*** Opening of Input for this task ***
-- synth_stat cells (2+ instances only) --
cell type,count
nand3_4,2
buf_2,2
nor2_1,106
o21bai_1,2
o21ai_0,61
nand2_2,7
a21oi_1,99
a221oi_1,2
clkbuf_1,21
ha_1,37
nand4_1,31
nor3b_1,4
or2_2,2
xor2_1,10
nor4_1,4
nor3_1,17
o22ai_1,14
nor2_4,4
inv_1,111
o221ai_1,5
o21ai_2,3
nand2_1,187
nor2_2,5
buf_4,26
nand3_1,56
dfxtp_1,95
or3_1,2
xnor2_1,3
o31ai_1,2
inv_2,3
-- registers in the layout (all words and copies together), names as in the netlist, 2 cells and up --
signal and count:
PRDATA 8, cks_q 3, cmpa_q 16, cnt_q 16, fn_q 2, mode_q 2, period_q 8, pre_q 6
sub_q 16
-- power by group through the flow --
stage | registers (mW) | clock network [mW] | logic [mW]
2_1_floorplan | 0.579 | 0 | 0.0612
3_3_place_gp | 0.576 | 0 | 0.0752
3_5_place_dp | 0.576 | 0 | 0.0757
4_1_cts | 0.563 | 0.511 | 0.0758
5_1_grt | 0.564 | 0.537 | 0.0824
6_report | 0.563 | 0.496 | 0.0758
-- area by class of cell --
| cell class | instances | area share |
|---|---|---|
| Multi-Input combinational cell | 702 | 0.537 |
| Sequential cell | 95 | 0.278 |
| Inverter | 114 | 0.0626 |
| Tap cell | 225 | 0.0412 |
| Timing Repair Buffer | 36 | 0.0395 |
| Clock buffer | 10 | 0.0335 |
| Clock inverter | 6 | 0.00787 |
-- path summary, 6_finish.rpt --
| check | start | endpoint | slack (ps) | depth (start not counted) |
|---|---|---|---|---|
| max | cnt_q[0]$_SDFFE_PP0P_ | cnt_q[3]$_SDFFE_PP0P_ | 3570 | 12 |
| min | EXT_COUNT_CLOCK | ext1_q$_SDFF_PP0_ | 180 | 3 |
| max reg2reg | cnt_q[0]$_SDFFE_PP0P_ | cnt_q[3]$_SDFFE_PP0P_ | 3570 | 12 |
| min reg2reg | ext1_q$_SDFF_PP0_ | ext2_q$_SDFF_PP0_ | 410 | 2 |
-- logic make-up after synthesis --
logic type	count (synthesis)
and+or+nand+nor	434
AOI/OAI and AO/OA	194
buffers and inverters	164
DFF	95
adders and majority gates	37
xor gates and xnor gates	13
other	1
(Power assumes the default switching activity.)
*** Close of Input for this task ***
Exercise details ::
Copy out each entry once more, character for character.

Response below ::
-- synth_stat cells (2+ instances only) --
cell type,count
nand3_4,2
buf_2,2
nor2_1,106
o21bai_1,2
o21ai_0,61
nand2_2,7
a21oi_1,99
a221oi_1,2
clkbuf_1,21
ha_1,37
nand4_1,31
nor3b_1,4
or2_2,2
xor2_1,10
nor4_1,4
nor3_1,17
o22ai_1,14
nor2_4,4
inv_1,111
o221ai_1,5
o21ai_2,3
nand2_1,187
nor2_2,5
buf_4,26
nand3_1,56
dfxtp_1,95
or3_1,2
xnor2_1,3
o31ai_1,2
inv_2,3
-- registers in the layout (all words and copies together), names as in the netlist, 2 cells and up --
signal and count:
PRDATA 8, cks_q 3, cmpa_q 16, cnt_q 16, fn_q 2, mode_q 2, period_q 8, pre_q 6
sub_q 16
-- power by group through the flow --
stage | registers (mW) | clock network [mW] | logic [mW]
2_1_floorplan | 0.579 | 0 | 0.0612
3_3_place_gp | 0.576 | 0 | 0.0752
3_5_place_dp | 0.576 | 0 | 0.0757
4_1_cts | 0.563 | 0.511 | 0.0758
5_1_grt | 0.564 | 0.537 | 0.0824
6_report | 0.563 | 0.496 | 0.0758
-- area by class of cell --
| cell class | instances | area share |
|---|---|---|
| Multi-Input combinational cell | 702 | 0.537 |
| Sequential cell | 95 | 0.278 |
| Inverter | 114 | 0.0626 |
| Tap cell | 225 | 0.0412 |
| Timing Repair Buffer | 36 | 0.0395 |
| Clock buffer | 10 | 0.0335 |
| Clock inverter | 6 | 0.00787 |
-- path summary, 6_finish.rpt --
| check | start | endpoint | slack (ps) | depth (start not counted) |
|---|---|---|---|---|
| max | cnt_q[0]$_SDFFE_PP0P_ | cnt_q[3]$_SDFFE_PP0P_ | 3570 | 12 |
| min | EXT_COUNT_CLOCK | ext1_q$_SDFF_PP0_ | 180 | 3 |
| max reg2reg | cnt_q[0]$_SDFFE_PP0P_ | cnt_q[3]$_SDFFE_PP0P_ | 3570 | 12 |
| min reg2reg | ext1_q$_SDFF_PP0_ | ext2_q$_SDFF_PP0_ | 410 | 2 |
-- logic make-up after synthesis --
logic type	count (synthesis)
and+or+nand+nor	434
AOI/OAI and AO/OA	194
buffers and inverters	164
DFF	95
adders and majority gates	37
xor gates and xnor gates	13
other	1
(Power assumes the default switching activity.)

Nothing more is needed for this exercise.